Current error margin: 0.44711071583178513
Current error margin: 0.004957724608214143
Current error margin: 0.003368736657040206
Current error margin: 0.002699241313895848
Current error margin: 0.0023102055028723827
Current error margin: 0.00204909238051682
Current error margin: 0.0018586619092116137
Current error margin: 0.00171203849427689
Current error margin: 0.001594739285055455
Current error margin: 0.0014981884017274266


In [7]:
print(layer_5)

[[0.99836656 0.00211058]
 [0.99934177 0.99944946]
 [0.99877575 0.99800481]
 [0.99884066 0.00190899]
 [0.99845804 0.99853785]
 [0.00174104 0.99999543]
 [0.0023237  0.00171322]
 [0.99886795 0.99848799]]


Once again the network is modeled pretty accurately!

We can tweak the parameters of the synapses thereby creating different networks.

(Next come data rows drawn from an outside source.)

**src/core/rab_consts.vh**
```
// Constants for the register attribute access bank
`ifndef RAB_CONSTS_VH
`define RAB_CONSTS_VH

// Register index in the control window; byte offset is index times four
`define RAB_IDX_RW        0
`define RAB_IDX_LOCK      1
`define RAB_IDX_RO        2
`define RAB_IDX_WO        3
`define RAB_IDX_W1C       4
`define RAB_IDX_STS       5
`define RAB_IDX_SW1C      6
`define RAB_IDX_RESERVED_FIELD      7
`define RAB_IDX_VRW       8
`define RAB_IDX_VLOCK     9
`define RAB_NUM_REGS      10

`define RAB_REG_BITS      32
`define RAB_RST_VAL       32'h00000000

// Portal window layout: one 64-byte portal at the start of each 4 KB page
`define RAB_PAGE_BITS     12
`define RAB_PORTAL_BITS   512
`define RAB_PORTAL_FILL   8'hFF

`endif

```
**src/core/rab_bank.v**
```verilog
// Register bank with per-class field attributes, a 64-bit access port and a portal window
// Behaviour
// - eight-byte access services two adjacent registers
// - read-write field returns last written value
// - lockable field writable only while unlocked
// - read-only field hardware driven, writes ignored
// - write-only field accepts writes, reads zero
// - writing one clears bit, zero ignored
// - sticky status read-only, survives device reset
// - sticky clear-on-one bit survives device reset
// - reserved field reads zero, writes discarded
// - volatile field written by software and hardware
// - volatile lockable: locked writes ignored, hardware updates
// - unmatched portal writes ignored, reads return fill
`timescale 1ns/1ps
`include "rab_consts.vh"

module rab_bank #(
  parameter AW          = 12,
  parameter PAW         = 16,
  parameter NUM_PORTALS = 16
) (
  input  wire                        i_clk,
  input  wire                        i_resetn,
  input  wire                        i_sticky_resetn,
  input  wire                        i_req,
  input  wire                        i_write,
  input  wire [AW-1:0]               i_addr,
  input  wire [7:0]                  i_be,
  input  wire [63:0]                 i_wdata,
  output reg  [63:0]                 o_rdata,
  output reg                         o_rvalid,
  input  wire                        i_lock,
  input  wire [31:0]                 i_ro_status,
  input  wire [31:0]                 i_sts_status,
  input  wire [31:0]                 i_w1c_set,
  input  wire [31:0]                 i_sw1c_set,
  input  wire                        i_vrw_we,
  input  wire [31:0]                 i_vrw_data,
  input  wire                        i_vlock_we,
  input  wire [31:0]                 i_vlock_data,
  output reg  [31:0]                 o_rw,
  output reg  [31:0]                 o_lock,
  output reg  [31:0]                 o_wo,
  output reg                         o_wo_strobe,
  output reg  [31:0]                 o_w1c,
  output reg  [31:0]                 o_sw1c,
  output reg  [31:0]                 o_vrw,
  output reg  [31:0]                 o_vlock,
  input  wire                        i_portal_req,
  input  wire                        i_portal_write,
  input  wire [PAW-1:0]              i_portal_addr,
  input  wire [`RAB_PORTAL_BITS-1:0] i_portal_wdata,
  output reg                         o_portal_valid,
  output reg  [PAW-`RAB_PAGE_BITS-1:0] o_portal_index,
  output reg  [`RAB_PORTAL_BITS-1:0] o_portal_data,
  output reg  [63:0]                 o_portal_rdata,
  output reg                         o_portal_rvalid
);

  localparam NR = `RAB_NUM_REGS;
  localparam RB = `RAB_REG_BITS;
  localparam QW = AW - 3;
  localparam PW = PAW - `RAB_PAGE_BITS;

  wire [NR*RB-1:0] wmask;
  wire [NR*RB-1:0] wdat;
  wire [NR*RB-1:0] rdall;
  reg  [31:0]      sts;
  wire [QW-1:0]    qaddr;
  wire             wr;

  assign qaddr = i_addr[AW-1:3];
  assign wr    = i_req & i_write;

  // Each register owns one half of the 64-bit lanes; both halves share one access
  genvar j;
  generate
    for (j = 0; j < NR; j = j + 1) begin : g_lane
      localparam integer QI = j / 2;
      wire       hit;
      wire [3:0] be4;
      // Writes past the last register match no lane and are dropped
      assign hit = wr & (qaddr == QI[QW-1:0]);
      assign be4 = hit ? i_be[(j%2)*4 +: 4] : 4'h0;
      assign wmask[j*RB +: RB] = {{8{be4[3]}}, {8{be4[2]}}, {8{be4[1]}}, {8{be4[0]}}};
      assign wdat[j*RB +: RB]  = i_wdata[(j%2)*32 +: 32];
    end
  endgenerate

  wire [31:0] m_rw    = wmask[`RAB_IDX_RW*RB +: RB];
  wire [31:0] m_lock  = wmask[`RAB_IDX_LOCK*RB +: RB];
  wire [31:0] m_wo    = wmask[`RAB_IDX_WO*RB +: RB];
  wire [31:0] m_w1c   = wmask[`RAB_IDX_W1C*RB +: RB];
  wire [31:0] m_sw1c  = wmask[`RAB_IDX_SW1C*RB +: RB];
  wire [31:0] m_vrw   = wmask[`RAB_IDX_VRW*RB +: RB];
  wire [31:0] m_vlock = wmask[`RAB_IDX_VLOCK*RB +: RB];
  wire [31:0] d_rw    = wdat[`RAB_IDX_RW*RB +: RB];
  wire [31:0] d_lock  = wdat[`RAB_IDX_LOCK*RB +: RB];
  wire [31:0] d_wo    = wdat[`RAB_IDX_WO*RB +: RB];
  wire [31:0] d_w1c   = wdat[`RAB_IDX_W1C*RB +: RB];
  wire [31:0] d_sw1c  = wdat[`RAB_IDX_SW1C*RB +: RB];
  wire [31:0] d_vrw   = wdat[`RAB_IDX_VRW*RB +: RB];
  wire [31:0] d_vlock = wdat[`RAB_IDX_VLOCK*RB +: RB];

  // Fields cleared by the device reset
  always @(posedge i_clk or negedge i_resetn) begin
    if (!i_resetn) begin
      o_rw        <= `RAB_RST_VAL;
      o_lock      <= `RAB_RST_VAL;
      o_wo        <= `RAB_RST_VAL;
      o_wo_strobe <= 1'b0;
      o_w1c       <= `RAB_RST_VAL;
      o_vrw       <= `RAB_RST_VAL;
      o_vlock     <= `RAB_RST_VAL;
    end else begin
      o_rw <= (o_rw & ~m_rw) | (d_rw & m_rw);
      if (!i_lock) begin
        o_lock <= (o_lock & ~m_lock) | (d_lock & m_lock);
      end
      o_wo        <= (o_wo & ~m_wo) | (d_wo & m_wo);
      // Strobe lets the consumer pick up a value that can never be read back
      o_wo_strobe <= |m_wo;
      // A hardware set in the same cycle as a clear keeps the bit set
      o_w1c <= (o_w1c & ~(d_w1c & m_w1c)) | i_w1c_set;
      // Hardware update takes priority over a same-cycle software write
      if (i_vrw_we) begin
        o_vrw <= i_vrw_data;
      end else begin
        o_vrw <= (o_vrw & ~m_vrw) | (d_vrw & m_vrw);
      end
      // Lock holds off software only; hardware keeps loading status
      if (i_vlock_we) begin
        o_vlock <= i_vlock_data;
      end else if (!i_lock) begin
        o_vlock <= (o_vlock & ~m_vlock) | (d_vlock & m_vlock);
      end
    end
  end

  // Sticky fields only answer to the sticky reset, so a device reset leaves them intact
  always @(posedge i_clk or negedge i_sticky_resetn) begin
    if (!i_sticky_resetn) begin
      sts    <= `RAB_RST_VAL;
      o_sw1c <= `RAB_RST_VAL;
    end else begin
      sts    <= i_sts_status;
      o_sw1c <= (o_sw1c & ~(d_sw1c & m_sw1c)) | i_sw1c_set;
    end
  end

  assign rdall[`RAB_IDX_RW*RB +: RB]    = o_rw;
  assign rdall[`RAB_IDX_LOCK*RB +: RB]  = o_lock;
  assign rdall[`RAB_IDX_RO*RB +: RB]    = i_ro_status;
  assign rdall[`RAB_IDX_WO*RB +: RB]    = `RAB_RST_VAL;
  assign rdall[`RAB_IDX_W1C*RB +: RB]   = o_w1c;
  assign rdall[`RAB_IDX_STS*RB +: RB]   = sts;
  assign rdall[`RAB_IDX_SW1C*RB +: RB]  = o_sw1c;
  assign rdall[`RAB_IDX_RESERVED_FIELD*RB +: RB]  = `RAB_RST_VAL;
  assign rdall[`RAB_IDX_VRW*RB +: RB]   = o_vrw;
  assign rdall[`RAB_IDX_VLOCK*RB +: RB] = o_vlock;

  // Read selects a register pair; addresses past the bank read as reserved zero
  reg [63:0] next_rdata;
  integer    k;
  always @* begin
    next_rdata = 64'h0000000000000000;
    for (k = 0; k < NR; k = k + 1) begin
      if (qaddr == k[QW-1:0] / 2) begin
        next_rdata[(k%2)*32 +: 32] = rdall[k*RB +: RB];
      end
    end
  end

  always @(posedge i_clk or negedge i_resetn) begin
    if (!i_resetn) begin
      o_rdata  <= 64'h0000000000000000;
      o_rvalid <= 1'b0;
    end else begin
      o_rvalid <= i_req & ~i_write;
      // Capture only on a read so the data holds until the next read
      if (i_req & ~i_write) begin
        o_rdata <= next_rdata;
      end
    end
  end

  // Portal window: a write lands only at the head of an implemented page
  localparam integer NPI = NUM_PORTALS;
  localparam [PW:0]  NP  = NPI[PW:0];
  wire [PW-1:0] page;
  wire          head;
  wire          match;
  assign page  = i_portal_addr[PAW-1:`RAB_PAGE_BITS];
  assign head  = (i_portal_addr[`RAB_PAGE_BITS-1:0] == {`RAB_PAGE_BITS{1'b0}});
  assign match = ({1'b0, page} < NP) && head;

  always @(posedge i_clk or negedge i_resetn) begin
    if (!i_resetn) begin
      o_portal_valid  <= 1'b0;
      o_portal_index  <= {PW{1'b0}};
      o_portal_data   <= {`RAB_PORTAL_BITS{1'b0}};
      o_portal_rdata  <= 64'h0000000000000000;
      o_portal_rvalid <= 1'b0;
    end else begin
      o_portal_valid  <= i_portal_req & i_portal_write & match;
      o_portal_rvalid <= i_portal_req & ~i_portal_write;
      // Portal reads hold no data of their own; every byte reads as fill
      o_portal_rdata  <= {8{`RAB_PORTAL_FILL}};
      if (i_portal_req & i_portal_write & match) begin
        o_portal_index <= page;
        o_portal_data  <= i_portal_wdata;
      end
    end
  end

endmodule

```
**config.mk**
```make
export PLATFORM = sky130hd
export DESIGN_NAME = rab_bank
export DESIGN_NICKNAME = d
export VERILOG_FILES = /design/src/core/rab_bank.v
export VERILOG_INCLUDE_DIRS = /design/src /design/src/core
export SDC_FILE = /design/constraint.sdc
export NUM_CORES = 2
export LEC_CHECK = 0
export BUFFER_PORTS_ARGS = -buffer_cell sky130_fd_sc_hd__buf_2
export CORE_AREA = 2 2 650 652
export DETAILED_ROUTE_END_ITERATION = 8
export DIE_AREA = 0 0 652 654
export GPL_TIMING_DRIVEN = 0
export HOLD_SLACK_MARGIN = 0.08
export PLACE_DENSITY_LB_ADDON = 0.15
export SYNTH_ARGS = -nofsm -noshare
export SYNTH_HDL_FRONTEND = slang
export SYNTH_SLANG_ARGS = --single-unit
```
**constraint.sdc**
```tcl
create_clock -name i_clk -period 1.7 [get_ports i_clk]
set_clock_uncertainty 0.15 [all_clocks]
set_input_delay 0.085 -clock i_clk [delete_from_list [all_inputs] [get_ports i_clk]]
set_output_delay 0.085 -clock i_clk [all_outputs]
set_load 0.1 [all_outputs]
```
==> results.toml <==
[clock_tree]
root_buffer = "clkbuf_16"
clk_latency_ps = 830
clk_pin_slew_worst_paths_ps = 60
cts_made_buffers = 136
clockBufferDepth = 4
h-tree-depth = 4
cts_tree = "built"
clkSinkCount = 841

[routing]
totalWireLength_um = 347000
drt-initial-drc-count = 1569
route.detailed.drc = 0
drt_pass1_iterations = 5
drtAntennaViolNets = 0
vias = 36300
wire_per_inst_um = 29.8
drt-vias-per-instance = 3.12

[global_route]
grt_pass1_wl_um = 435000
grt_max_degree = 86
grt_pass1_vias = 39300
gr-usage-all-layers = 0.157
antenna_found_initial = 142
overflow = 0

[hold_path]
hp-class = "input pin to asynchronous set/reset pin"

[final_layout]
layout_commonest_cell = "dlygate4sd3_1"
final_area_mm2 = 0.0866
final_layout_size_suffix_gt1_frac = 0.537
instances_no_fill = 11700
layout.nets = 6807
final_cell_mix = "dlygate4sd3_1, buf_12, buf_2"
nFillCells = 45500
post-route-util = 0.207
area_delta_synth_final_pct = 156

[power]
power_density_mw_per_mm2 = 693
p_seq_frac = 0.343
intPower_mw = 42.5
p_switching_mw = 17.6
pwr-share-comb = 0.173
leakagePower_nw = 38.4
pwr-share-clk = 0.484
ir_drop_v = 0.000675
power.total_mw = 60.1
netSwitchingFraction = 0.292

[place]
place_inst = 9505
post-place-ws_ps = -1720
io_buffers = 1677
dp_hpwl_um = 291000
gp_congestion = 0.907
placed_cell_area_mm2 = 0.0499

[floorplanning]
dieArea_mm2 = 0.426
die_height_um = 654
start_util = 0.0806
fp-row-count = 238
core_region_area_mm2 = 0.419
die_w_um = 652
ios = 1686

[setup_path]
critPathTopFamily = "buffers and inverters"
cpPeakStageDelay_ps = 690
cp_data_required_time_ps = 2300
endpoint_kind = "register"
cp_cell_sequence = "buf_8 > dlygate4sd3_1 > nor4b_2 > dlymetal6s4s_1 > clkbuf_4 > nor3b_4 > o41a_1"
critPathBufInv = 4
critPathArrivalTime_ps = 2870
crit_path_start_kind = "input pin"
critPathKind = "input pin to register"
path_max_fanout = 10
critPathSlowestCell = "dlygate4sd3_1"

[timing]
fin_tns_setup_ps = -95010
finalMaxSlewViolations = 0
fmax_ghz = 0.440
relSlewSlack = 0.347
worst_pin_slew_ps = 979
whs_ps = -915
setup_viol = 369
min_period_ps = 2270
rsz0062_at_grt = "yes"
hold_viol_final = 405
layout_setup_ws_ps = -572
period_share = 1.34

[yosys]
syn_area_per_cell_um2 = 14.7
synth-edff-count = 0
yosysSeqAreaShare = 0.622
syn_inst = 2294
ys_warn_count = 0
synth_nets = 3108
async_flop_share = 1.00
synth-seq-cells = 841
ys.flop_type = "dfrtp_1"
synth_cell_types = 41
syn_area_mm2 = 0.0338

[flow_run]
drv_cap = 0

[status]
outcome = "finished with violations"
violations = "negative hold slack, negative setup slack"
[Yosys cell counts (2+ instances only)]
cell | number | area, um^2
or3_1 | 2 | 12.5
inv_1 | 2 | 7.51
buf_1 | 10 | 37.5
o2bb2ai_1 | 32 | 280
and3_1 | 2 | 12.5
nor4_1 | 5 | 31.3
a22oi_1 | 32 | 240
nand2_1 | 70 | 263
clkbuf_1 | 105 | 394
nor2b_1 | 33 | 206
nor3_4 | 5 | 81.3
nand2_4 | 4 | 45.0
nor4b_2 | 2 | 30.0
nor2_1 | 65 | 244
a221oi_1 | 32 | 280
mux2_4 | 32 | 480
dfrtp_1 | 841 | 21000
mux2_2 | 644 | 7250
buf_2 | 12 | 60.1
a21oi_1 | 68 | 340
nor4_4 | 14 | 298
buf_6 | 3 | 33.8
buf_4 | 64 | 480
o21ai_0 | 32 | 160
and2_1 | 36 | 225
or4bb_1 | 2 | 22.5
nand3_1 | 5 | 25.0
a21o_1 | 64 | 480
a221o_1 | 64 | 641
[power by group through the flow]
stage	sequential, mW	combinational (mW)	clock (mW)
6_report	20.6	10.4	29.1
5_1_grt	20.6	10.9	31.1
4_1_cts	20.6	10.4	30.5
3_5_place_dp	20.9	5.86	0
3_3_place_gp	20.9	5.78	0
2_1_floorplan	22.3	1.33	0
[final cells by class]
type,count,area [um^2],share of cell area
Buffer,192,1480,0.0171
Timing Repair Buffer,3563,40300,0.465
Tap cell,5520,6910,0.0797
Multi-Input combinational cell,1257,12100,0.140
Clock inverter,37,429,0.00495
Antenna cell,40,100,0.00116
Clock buffer,198,4030,0.0465
Sequential cell,841,21200,0.245
Inverter,2,7.51,0.0000867
[per-layer routing]
layer,share of wire,vias up,track usage,routed length (um)
li1,-,15700,-,-
met1,0.41,18700,0.189,142000
met2,0.45,1472,0.248,156000
met3,0.11,438,0.0777,39100
met4,0.028,12,0.0362,9840
met5,0.00080,-,0.00351,276
[worst register-to-register path, delay by kind of cell (launching register included)]
family | cells | cell delay [ps]
AO/OA/AOI/OAI | 2 | 430
buffers and inverters | 2 | 270
flip-flops | 1 | 430
AND/OR/NAND/NOR | 1 | 70
[cells by family after synthesis]
group,after synthesis,share of synthesized area
compound gates,325,0.0720
buf+inv,196,0.0300
flops,841,0.622
mux,676,0.229
other cells,1,0.000111
simple gates,255,0.0468
[what timing repair did]
| item | in CTS | in global routing |
|---|---|---|
| endpoints found under the setup margin | 1552 | 1364 |
| pin swaps | 8 | 15 |
| endpoints found under the hold margin | 1315 | 537 |
| hold buffers | 1546 | 8 |
| setup buffers | 234 | 76 |
| resized for setup | 3654 | 175 |
| cloned | 5 | 4 |
[final timing paths]
| kind | from | cells after the start | endpoint | slack (ps) |
|---|---|---|---|---|
| hold / removal | i_resetn | 2 | o_portal_data[151] | -920 |
| setup reg to reg | register | 5 | o_rdata[39] | 240 |
| max in group asynchronous | i_sticky_resetn | 6 | o_sw1c[27] | 60 |
| min in group i_clk | i_addr[3] | 5 | o_w1c[5] | -160 |
| hold reg to reg | sts[22] | 1 | o_rdata[54] | 320 |
| setup / recovery | i_addr[11] | 7 | o_wo_strobe | -570 |
No activity file was read; power rests on OpenSTA's default activity.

Subsequently we can compare their error rates thus optimizing the networks structure for this particular task. Here are 3 final error margins of 3 different networks:

(Neurons: 4 input, 8 hidden, 16 hidden, 8 hidden, 2 output): 0.00020308381653301406
<br>(Neurons: 4 input, 8 hidden, 8 hidden, 8 hidden, 2 output): 0.0002564333501877733
<br>(Neurons: 4 input, 16 hidden, 8 hidden, 8 hidden, 2 output): 0.00010261191080388188

As expected the bigger network seems to produce a better error margin, however, interestingly placing a majority of the neurons in the beginning seems to yield even better predictions.